Said another pilot: “The biggest advantage the UH-72A has over the OH-58 [is] power. We were able to operate in the mountains effectively and position the aircraft as required without much concern. The other side of that is speed. We are able to cruise about 35 percent faster than the 58, which effectively increased the size of our operational area and dramatically shortened our response time. Another thing that made commanders happy was we never had to cancel a mission because of a maintenance problem, the UH-72A was very reliable and mission capable.”
When asked to describe the overall benefits and strengths of the S&S UH-72As, Maj. Allen also took a moment to mention the benefits all the Lakota versions have provided over the Kiowas they have replaced in his A Company command. “While the OH-58A/Cs [were] trusted and reliable assets,” said Allen, “their role in our civil support mission was mostly limited to counter-drug marijuana eradication missions.
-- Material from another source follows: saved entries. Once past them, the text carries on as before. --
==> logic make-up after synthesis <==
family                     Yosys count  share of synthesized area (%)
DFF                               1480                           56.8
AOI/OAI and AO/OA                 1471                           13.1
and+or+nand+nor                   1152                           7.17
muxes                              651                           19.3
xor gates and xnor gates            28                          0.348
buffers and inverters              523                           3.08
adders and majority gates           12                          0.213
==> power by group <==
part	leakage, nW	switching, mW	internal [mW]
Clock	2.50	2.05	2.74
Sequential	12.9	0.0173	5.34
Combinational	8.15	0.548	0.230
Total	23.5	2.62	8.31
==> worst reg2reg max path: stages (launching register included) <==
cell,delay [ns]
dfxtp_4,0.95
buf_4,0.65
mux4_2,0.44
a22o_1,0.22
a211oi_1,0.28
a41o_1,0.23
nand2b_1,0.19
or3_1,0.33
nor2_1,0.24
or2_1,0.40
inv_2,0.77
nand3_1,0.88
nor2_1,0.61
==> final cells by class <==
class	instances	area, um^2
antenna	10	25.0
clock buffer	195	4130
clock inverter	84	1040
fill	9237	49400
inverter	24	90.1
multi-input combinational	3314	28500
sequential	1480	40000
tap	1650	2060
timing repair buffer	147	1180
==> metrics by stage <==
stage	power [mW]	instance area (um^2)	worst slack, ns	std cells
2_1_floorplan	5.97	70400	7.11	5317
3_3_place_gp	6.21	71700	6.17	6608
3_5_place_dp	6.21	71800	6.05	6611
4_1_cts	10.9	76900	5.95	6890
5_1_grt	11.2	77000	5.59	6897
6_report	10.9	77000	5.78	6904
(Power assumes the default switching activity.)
[src/sv/pfga_pkg.sv]
// Package for the particle footprint grid average block.
// Holds payload structs, request and register codes, and arithmetic constants.
// No dependencies.
package pfga_pkg;

  localparam int unsigned POS_W = 48;
  localparam int unsigned IDX_W = 10;
  localparam int unsigned LOG_W = 24;
  localparam int unsigned HIT_W = 16;
  localparam int unsigned SUM_W = 64;
  localparam int unsigned ACC_W = 100;

  localparam logic [1:0] REQ_DEPOSIT = 2'd0;
  localparam logic [1:0] REQ_READ    = 2'd1;
  localparam logic [1:0] REQ_CLEAR   = 2'd2;

  localparam logic [2:0] CFG_CENTER_X   = 3'd0;
  localparam logic [2:0] CFG_CENTER_Y   = 3'd1;
  localparam logic [2:0] CFG_CENTER_Z   = 3'd2;
  localparam logic [2:0] CFG_HALF_WIDTH = 3'd3;
  localparam logic [2:0] CFG_CELL_SCALE = 3'd4;
  localparam logic [2:0] CFG_MAP_MODE   = 3'd5;
  localparam logic [2:0] CFG_CLAMP_LOW  = 3'd6;
  localparam logic [2:0] CFG_CLAMP_HIGH = 3'd7;

  localparam logic [POS_W-1:0] CLAMP_LOW_RST  = 48'd10000000000;
  localparam logic [POS_W-1:0] CLAMP_HIGH_RST = 48'd1000000000000;
  localparam logic [31:0]      LOG10_2_Q28    = 32'd80807124;

  localparam logic [1:0] MAC_SH0  = 2'd0;
  localparam logic [1:0] MAC_SH32 = 2'd1;
  localparam logic [1:0] MAC_SH64 = 2'd2;

  typedef struct packed {
    logic [1:0]       req_type;
    logic [POS_W-1:0] pos_x;
    logic [POS_W-1:0] pos_y;
    logic [POS_W-1:0] pos_z;
    logic [POS_W-1:0] smooth_len;
    logic [POS_W-1:0] deposit_value;
    logic [IDX_W-1:0] cell_row;
    logic [IDX_W-1:0] cell_col;
  } in_t;

  typedef struct packed {
    logic [IDX_W-1:0] row_out;
    logic [IDX_W-1:0] col_out;
    logic [LOG_W-1:0] log_average;
    logic [HIT_W-1:0] hit_count;
  } out_t;

  typedef struct packed {
    logic        en;
    logic        clr;
    logic [31:0] a;
    logic [31:0] b;
    logic [1:0]  sh;
  } mac_ctl_t;

endpackage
The UH-72 — with its medevac, S&S mission equipment package, and slick or utility configurations — provides a staggering increase in capabilities to the unit and the California Army National Guard. Besides the observation mission, the unit can now be considered for SARs [search and rescues], HELCO, medevac, hoist, law enforcement/border security, VIP/passenger movement and general utility air movement missions. Furthermore, with a full IFR [instrument flight rules] package, we can now support missions that previously had to be canceled due to the VFR [visual flight rules] only capability of the OH-58A/Cs. This program has not been without its challenges, but overall we are very happy with this new asset and the unique capabilities it provides.”
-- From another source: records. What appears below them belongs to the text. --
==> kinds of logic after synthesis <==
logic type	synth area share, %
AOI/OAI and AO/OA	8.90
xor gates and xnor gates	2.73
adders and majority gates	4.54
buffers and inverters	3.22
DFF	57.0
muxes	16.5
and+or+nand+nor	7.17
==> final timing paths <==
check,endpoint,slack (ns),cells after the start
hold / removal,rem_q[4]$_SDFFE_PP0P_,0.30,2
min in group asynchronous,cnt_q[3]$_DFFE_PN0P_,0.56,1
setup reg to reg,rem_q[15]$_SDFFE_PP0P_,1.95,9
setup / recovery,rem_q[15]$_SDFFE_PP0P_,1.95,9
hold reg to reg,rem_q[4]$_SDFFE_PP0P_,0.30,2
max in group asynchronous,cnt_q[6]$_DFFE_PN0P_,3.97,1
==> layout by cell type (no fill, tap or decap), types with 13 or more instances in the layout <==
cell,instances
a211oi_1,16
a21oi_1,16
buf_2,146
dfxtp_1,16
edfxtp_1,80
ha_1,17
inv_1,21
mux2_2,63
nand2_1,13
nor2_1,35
`src/hdl/deq_pkg.sv`:
```
// Shared types and constants for the detection event qualifier
package deq_pkg;

    localparam int unsigned ScoreW = 16;
    localparam int unsigned TimeW  = 32;
    localparam int unsigned HitsW  = 8;
    localparam int unsigned WinW   = 16;
    localparam int unsigned CfgW   = 16;
    localparam int unsigned CfgIdxW = 2;

    localparam logic [CfgIdxW-1:0] CfgScoreThr = 2'd0;
    localparam logic [CfgIdxW-1:0] CfgMinHits  = 2'd1;
    localparam logic [CfgIdxW-1:0] CfgWindow   = 2'd2;
    localparam logic [CfgIdxW-1:0] CfgCooldown = 2'd3;

    localparam logic [ScoreW-1:0] RstScoreThr = 16'd62259;
    localparam logic [HitsW-1:0]  RstMinHits  = 8'd2;
    localparam logic [WinW-1:0]   RstWindow   = 16'd1200;
    localparam logic [WinW-1:0]   RstCooldown = 16'd1500;

    localparam logic [HitsW-1:0]  HitsMax     = 8'd255;

    typedef struct packed {
        logic [ScoreW-1:0] score;
        logic [TimeW-1:0]  time_ms;
    } t_deq_in;

    typedef struct packed {
        logic              event_fire;
        logic [HitsW-1:0]  pending_hits;
    } t_deq_out;

endpackage

```
`src/hdl/detection_event_qualifier_core.sv`:
```
// Detection event qualifier: score debounce with run window and cooldown
//
// Input channel: i_in_valid / o_in_stall carry one request (score, time_ms).
// Output channel: o_out_valid / i_out_stall carry one result per request
// (event_fire, pending_hits). Configuration: i_cfg_we writes i_cfg_data to
// the register chosen by i_cfg_idx (threshold, min hits, window, cooldown);
// write only while no request is in flight.
// Pipeline: input register r_in, then output register r_out.
// Throughput: one request per cycle unless i_out_stall holds the result; the
// run state (hit count, run start, last event time) is read and updated in
// the same cycle the result is registered, so requests chain without a bubble.
// Stall: while the result register is held by i_out_stall, one more request
// is taken into the input register; after that o_in_stall rises.
// Reset: synchronous, active low; clears both stages, the run state and
// restores the default register values.
module detection_event_qualifier_core (
    input  logic                         i_clk,
    input  logic                         i_rst_n,
    input  logic                         i_in_valid,
    output logic                         o_in_stall,
    input  deq_pkg::t_deq_in             i_in_data,
    output logic                         o_out_valid,
    input  logic                         i_out_stall,
    output deq_pkg::t_deq_out            o_out_data,
    input  logic                         i_cfg_we,
    input  logic [deq_pkg::CfgIdxW-1:0]  i_cfg_idx,
    input  logic [deq_pkg::CfgW-1:0]     i_cfg_data
);

    logic [deq_pkg::ScoreW-1:0] r_thr;
    logic [deq_pkg::HitsW-1:0]  r_min_hits;
    logic [deq_pkg::WinW-1:0]   r_window;
    logic [deq_pkg::WinW-1:0]   r_cooldown;

    logic                       r_in_valid;
    deq_pkg::t_deq_in           r_in;
    logic                       r_out_valid;
    deq_pkg::t_deq_out          r_out;

    logic [deq_pkg::HitsW-1:0]  r_hits;
    logic [deq_pkg::TimeW-1:0]  r_start;
    logic [deq_pkg::TimeW-1:0]  r_last;

    logic [deq_pkg::HitsW-1:0]  n_hits;
    logic [deq_pkg::TimeW-1:0]  n_start;
    logic [deq_pkg::TimeW-1:0]  n_last;
    deq_pkg::t_deq_out          n_out;

    logic                       out_free;
    logic                       advance;
    logic                       in_take;
    logic                       miss;
    logic                       cooling;
    logic                       restart;
    logic [deq_pkg::TimeW-1:0]  since_event;
    logic [deq_pkg::TimeW-1:0]  run_age;
    logic [deq_pkg::HitsW-1:0]  base_hits;
    logic [deq_pkg::HitsW-1:0]  inc_hits;

    assign out_free   = !r_out_valid || !i_out_stall;
    assign advance    = r_in_valid && out_free;
    assign o_in_stall = r_in_valid && !out_free;
    assign in_take    = i_in_valid && !o_in_stall;

    assign o_out_valid = r_out_valid;
    assign o_out_data  = r_out;

    always_comb begin
        since_event = r_in.time_ms - r_last;
        run_age     = r_in.time_ms - r_start;
        miss        = r_in.score < r_thr;
        cooling     = (r_last != '0) && (r_cooldown != '0) &&
                      (since_event < {{(deq_pkg::TimeW-deq_pkg::WinW){1'b0}}, r_cooldown});
        restart     = (r_hits == '0) ||
                      ((r_window != '0) &&
                       (run_age > {{(deq_pkg::TimeW-deq_pkg::WinW){1'b0}}, r_window}));
        base_hits   = restart ? '0 : r_hits;
        inc_hits    = (base_hits == deq_pkg::HitsMax) ? base_hits
                                                      : base_hits + 1'b1;
        n_hits      = r_hits;
        n_start     = r_start;
        n_last      = r_last;
        n_out.event_fire = 1'b0;
        if (miss) begin
            n_hits  = '0;
            n_start = '0;
        end else if (!cooling) begin
            n_hits  = inc_hits;
            n_start = restart ? r_in.time_ms : r_start;
            if (inc_hits >= r_min_hits) begin
                n_out.event_fire = 1'b1;
                n_hits  = '0;
                n_start = '0;
                n_last  = r_in.time_ms;
            end
        end
        n_out.pending_hits = n_hits;
    end

    always_ff @(posedge i_clk) begin
        if (!i_rst_n) begin
            r_thr      <= deq_pkg::RstScoreThr;
            r_min_hits <= deq_pkg::RstMinHits;
            r_window   <= deq_pkg::RstWindow;
            r_cooldown <= deq_pkg::RstCooldown;
        end else if (i_cfg_we) begin
            case (i_cfg_idx)
                deq_pkg::CfgScoreThr: r_thr      <= i_cfg_data;
                deq_pkg::CfgMinHits:  r_min_hits <= i_cfg_data[deq_pkg::HitsW-1:0];
                deq_pkg::CfgWindow:   r_window   <= i_cfg_data;
                deq_pkg::CfgCooldown: r_cooldown <= i_cfg_data;
                default: begin
                end
            endcase
        end
    end

    always_ff @(posedge i_clk) begin
        if (!i_rst_n) begin
            r_in_valid  <= 1'b0;
            r_out_valid <= 1'b0;
            r_hits      <= '0;
            r_start     <= '0;
            r_last      <= '0;
        end else begin
            if (in_take) begin
                r_in_valid <= 1'b1;
            end else if (advance) begin
                r_in_valid <= 1'b0;
            end
            if (advance) begin
                r_out_valid <= 1'b1;
                r_hits      <= n_hits;
                r_start     <= n_start;
                r_last      <= n_last;
            end else if (out_free) begin
                r_out_valid <= 1'b0;
            end
        end
    end

    always_ff @(posedge i_clk) begin
        if (in_take) begin
            r_in <= i_in_data;
        end
        if (advance) begin
            r_out <= n_out;
        end
    end

endmodule

```
`src/sv/bfuh_ram.sv`:
```
// Generic single-port synchronous RAM with a registered read.
module bfuh_ram #(
  parameter int unsigned Width = 8,
  parameter int unsigned Depth = 256
) (
  input  logic                     clk_i,
  input  logic                     we_i,
  input  logic                     re_i,
  input  logic [$clog2(Depth)-1:0] addr_i,
  input  logic [Width-1:0]         wdata_i,
  output logic [Width-1:0]         rdata_o
);

  logic [Width-1:0] mem_q [Depth];
  logic [Width-1:0] rdata_q;

  always_ff @(posedge clk_i) begin
    if (we_i) begin
      mem_q[addr_i] <= wdata_i;
    end
    if (re_i) begin
      rdata_q <= mem_q[addr_i];
    end
  end

  assign rdata_o = rdata_q;

endmodule

```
In all, 100 new Lakotas equipped with the S&S battalion MEP will be operated by U.S. Army National Guard units across the country. The enhanced capabilities provided by this package will enable these units to seamlessly help state and local law enforcement and federal homeland security agencies in responding to natural disasters, counter-drug, law enforcement and border patrol operations, bringing in a new era of security and support.